Assignment | Scan the material that follows. Copy every line containing the word "typedef".

Record extracts |
## src/verilog/mspe_pkg.sv

```systemverilog
package mspe_pkg;

    localparam int data_w     = 32;
    localparam int len_w      = 8;  // Header bits 7:0.
    localparam int usedw_w    = 11;
    localparam int csr_addr_w = 3;
    localparam int rot_w      = $clog2(data_w);

    // Opcode field of the header word.
    localparam int op_msb = 27;
    localparam int op_lsb = 24;

    localparam logic [csr_addr_w-1:0] csr_key_addr = 3'd0;
    localparam logic [csr_addr_w-1:0] csr_pkt_addr = 3'd1;
    localparam logic [csr_addr_w-1:0] csr_err_addr = 3'd2;

    typedef enum logic [3:0] {
        op_pass = 4'd0,
        op_add  = 4'd1,
        op_xor  = 4'd2,
        op_rotl = 4'd3,
        op_sum  = 4'd4
    } opcode_t;

    typedef enum logic {
        st_idle,
        st_payload
    } decode_state_t;

    typedef struct packed {
        opcode_t           opcode;
        logic [data_w-1:0] key;
        logic [data_w-1:0] data;
        logic              first;
        logic              last;
    } op_t;

    typedef struct packed {
        opcode_t           opcode;
        logic [data_w-1:0] key;  // Packet key, needed by the sum reduction.
        logic [data_w-1:0] data;
        logic              first;
        logic              last;
    } res_t;

endpackage
```

## src/verilog/mspe.sv

```systemverilog
`timescale 1ns/1ps

module mspe (
    input  logic                            clk,
    input  logic                            rst_n,

    input  logic [mspe_pkg::csr_addr_w-1:0] csr_address,
    input  logic [mspe_pkg::data_w-1:0]     csr_writedata,
    input  logic                            csr_write,
    input  logic                            csr_read,
    output logic [mspe_pkg::data_w-1:0]     csr_readdata,

    input  logic [mspe_pkg::data_w-1:0]     recv_fifo_q,
    input  logic [mspe_pkg::usedw_w-1:0]    recv_fifo_rdusedw,
    output logic                            recv_fifo_rdreq,

    output logic [mspe_pkg::data_w-1:0]     src_data,
    output logic                            src_valid,
    output logic                            src_sop,
    output logic                            src_eop
);

    logic [mspe_pkg::data_w-1:0] key;
    mspe_pkg::op_t               op;
    mspe_pkg::res_t              res;
    logic                        op_valid;
    logic                        res_valid;
    logic                        pkt_start;
    logic                        bad_opcode;

    mspe_csr i_csr (
        .clk        (clk),
        .rst_n      (rst_n),
        .address    (csr_address),
        .writedata  (csr_writedata),
        .write      (csr_write),
        .read       (csr_read),
        .pkt_start  (pkt_start),
        .bad_opcode (bad_opcode),
        .readdata   (csr_readdata),
        .key        (key)
    );

    mspe_decode i_decode (
        .clk          (clk),
        .rst_n        (rst_n),
        .fifo_q       (recv_fifo_q),
        .fifo_rdusedw (recv_fifo_rdusedw),
        .key          (key),
        .fifo_rdreq   (recv_fifo_rdreq),
        .op           (op),
        .op_valid     (op_valid),
        .pkt_start    (pkt_start),
        .bad_opcode   (bad_opcode)
    );

    mspe_execute i_execute (
        .clk       (clk),
        .rst_n     (rst_n),
        .op        (op),
        .op_valid  (op_valid),
        .res       (res),
        .res_valid (res_valid)
    );

    mspe_result i_result (
        .clk       (clk),
        .rst_n     (rst_n),
        .res       (res),
        .res_valid (res_valid),
        .src_data  (src_data),
        .src_valid (src_valid),
        .src_sop   (src_sop),
        .src_eop   (src_eop)
    );

endmodule

```

## src/verilog/mspe_result.sv

```systemverilog
`timescale 1ns/1ps

module mspe_result (
    input  logic                        clk,
    input  logic                        rst_n,
    input  mspe_pkg::res_t              res,
    input  logic                        res_valid,
    output logic [mspe_pkg::data_w-1:0] src_data,
    output logic                        src_valid,
    output logic                        src_sop,
    output logic                        src_eop
);

    logic [mspe_pkg::data_w-1:0] acc;
    logic [mspe_pkg::data_w-1:0] acc_next;
    logic                        is_sum;

    assign is_sum = res.opcode == mspe_pkg::op_sum;

    // The first word of a sum packet starts from the key.
    assign acc_next = (res.first ? res.key : acc) + res.data;

    always_ff @(posedge clk) begin
        if (!rst_n) begin
            src_valid <= 1'b0;
            src_sop   <= 1'b0;
            src_eop   <= 1'b0;
        end else begin
            src_valid <= res_valid && (!is_sum || res.last);
            src_sop   <= res_valid && (is_sum ? res.last : res.first);
            src_eop   <= res_valid && res.last;
        end
    end

    always_ff @(posedge clk) begin
        if (res_valid) begin
            if (is_sum) begin
                acc <= acc_next;
            end
            src_data <= is_sum ? acc_next : res.data;  // Only seen on the last sum word.
        end
    end

endmodule

```

## src/verilog/mspe_execute.sv

```systemverilog
`timescale 1ns/1ps

module mspe_execute (
    input  logic           clk,
    input  logic           rst_n,
    input  mspe_pkg::op_t  op,
    input  logic           op_valid,
    output mspe_pkg::res_t res,
    output logic           res_valid
);

    logic [mspe_pkg::data_w-1:0]   alu_out;
    logic [2*mspe_pkg::data_w-1:0] rot_wide;

    // Rotate by shifting a doubled word.
    assign rot_wide = {op.data, op.data} << op.key[mspe_pkg::rot_w-1:0];

    always_comb begin
        case (op.opcode)
            mspe_pkg::op_add:  alu_out = op.data + op.key;
            mspe_pkg::op_xor:  alu_out = op.data ^ op.key;
            mspe_pkg::op_rotl: alu_out = rot_wide[2*mspe_pkg::data_w-1 -: mspe_pkg::data_w];
            default:           alu_out = op.data;  // Pass, and raw word for sum.
        endcase
    end

    always_ff @(posedge clk) begin
        if (!rst_n) begin
            res_valid <= 1'b0;
        end else begin
            res_valid <= op_valid;
        end
    end

    always_ff @(posedge clk) begin
        if (op_valid) begin
            res.opcode <= op.opcode;
            res.key    <= op.key;
            res.data   <= alu_out;
            res.first  <= op.first;
            res.last   <= op.last;
        end
    end

endmodule

```

## src/verilog/mspe_decode.sv

```systemverilog
`timescale 1ns/1ps

module mspe_decode (
    input  logic                           clk,
    input  logic                           rst_n,
    input  logic [mspe_pkg::data_w-1:0]    fifo_q,
    input  logic [mspe_pkg::usedw_w-1:0]   fifo_rdusedw,
    input  logic [mspe_pkg::data_w-1:0]    key,
    output logic                           fifo_rdreq,
    output mspe_pkg::op_t                  op,
    output logic                           op_valid,
    output logic                           pkt_start,
    output logic                           bad_opcode
);

    mspe_pkg::decode_state_t     state;
    mspe_pkg::opcode_t           pkt_op;
    mspe_pkg::opcode_t           hdr_op;
    logic [mspe_pkg::data_w-1:0] pkt_key;
    logic [mspe_pkg::len_w-1:0]  remaining;
    logic [mspe_pkg::len_w-1:0]  hdr_len;
    logic [3:0]                  hdr_code;
    logic                        hdr_known;
    logic                        first_q;
    logic                        pop;

    assign pop        = fifo_rdusedw != '0;
    assign fifo_rdreq = pop;  // Headers and payload words alike.
    assign op_valid   = (state == mspe_pkg::st_payload) && pop;

    assign hdr_code = fifo_q[mspe_pkg::op_msb:mspe_pkg::op_lsb];
    assign hdr_len  = fifo_q[mspe_pkg::len_w-1:0];

    always_comb begin
        case (hdr_code)
            mspe_pkg::op_pass,
            mspe_pkg::op_add,
            mspe_pkg::op_xor,
            mspe_pkg::op_rotl,
            mspe_pkg::op_sum: hdr_known = 1'b1;
            default:          hdr_known = 1'b0;
        endcase
    end

    // Unknown codes run as pass.
    assign hdr_op = hdr_known ? mspe_pkg::opcode_t'(hdr_code) : mspe_pkg::op_pass;

    assign op.opcode = pkt_op;
    assign op.key    = pkt_key;
    assign op.data   = fifo_q;
    assign op.first  = first_q;
    assign op.last   = remaining == 1;

    always_ff @(posedge clk) begin
        if (!rst_n) begin
            state      <= mspe_pkg::st_idle;
            remaining  <= '0;
            first_q    <= 1'b0;
            pkt_start  <= 1'b0;
            bad_opcode <= 1'b0;
        end else begin
            pkt_start  <= 1'b0;
            bad_opcode <= 1'b0;
            case (state)
                mspe_pkg::st_idle: begin
                    if (pop && hdr_len != '0) begin
                        state      <= mspe_pkg::st_payload;
                        remaining  <= hdr_len;
                        first_q    <= 1'b1;
                        pkt_start  <= 1'b1;
                        bad_opcode <= !hdr_known;
                    end
                end
                mspe_pkg::st_payload: begin
                    if (pop) begin
                        remaining <= remaining - 1'b1;
                        first_q   <= 1'b0;
                        if (remaining == 1) begin
                            state <= mspe_pkg::st_idle;
                        end
                    end
                end
                default: state <= mspe_pkg::st_idle;
            endcase
        end
    end

    // Packet opcode and key, taken when the header is popped.
    always_ff @(posedge clk) begin
        if (state == mspe_pkg::st_idle && pop) begin
            pkt_op  <= hdr_op;
            pkt_key <= key;
        end
    end

endmodule

```

## src/verilog/mspe_csr.sv

```systemverilog
`timescale 1ns/1ps

module mspe_csr (
    input  logic                              clk,
    input  logic                              rst_n,
    input  logic [mspe_pkg::csr_addr_w-1:0]   address,
    input  logic [mspe_pkg::data_w-1:0]       writedata,
    input  logic                              write,
    input  logic                              read,
    input  logic                              pkt_start,
    input  logic                              bad_opcode,
    output logic [mspe_pkg::data_w-1:0]       readdata,
    output logic [mspe_pkg::data_w-1:0]       key
);

    logic [mspe_pkg::data_w-1:0] pkt_count;
    logic [mspe_pkg::data_w-1:0] err_count;
    logic [mspe_pkg::data_w-1:0] read_mux;

    always_comb begin
        case (address)
            mspe_pkg::csr_key_addr: read_mux = key;
            mspe_pkg::csr_pkt_addr: read_mux = pkt_count;
            mspe_pkg::csr_err_addr: read_mux = err_count;
            default:                read_mux = '0;
        endcase
    end

    always_ff @(posedge clk) begin
        if (!rst_n) begin
            key       <= '0;
            pkt_count <= '0;
            err_count <= '0;
            readdata  <= '0;
        end else begin
            // Only the key is writable.
            if (write && address == mspe_pkg::csr_key_addr) begin
                key <= writedata;
            end
            if (pkt_start) begin
                pkt_count <= pkt_count + 1'b1;
            end
            if (bad_opcode) begin
                err_count <= err_count + 1'b1;
            end
            if (read) begin
                readdata <= read_mux;  // Held until the next read.
            end
        end
    end

endmodule

```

The completed task |
    typedef enum logic [3:0] {
    typedef enum logic {
    typedef struct packed {
    typedef struct packed {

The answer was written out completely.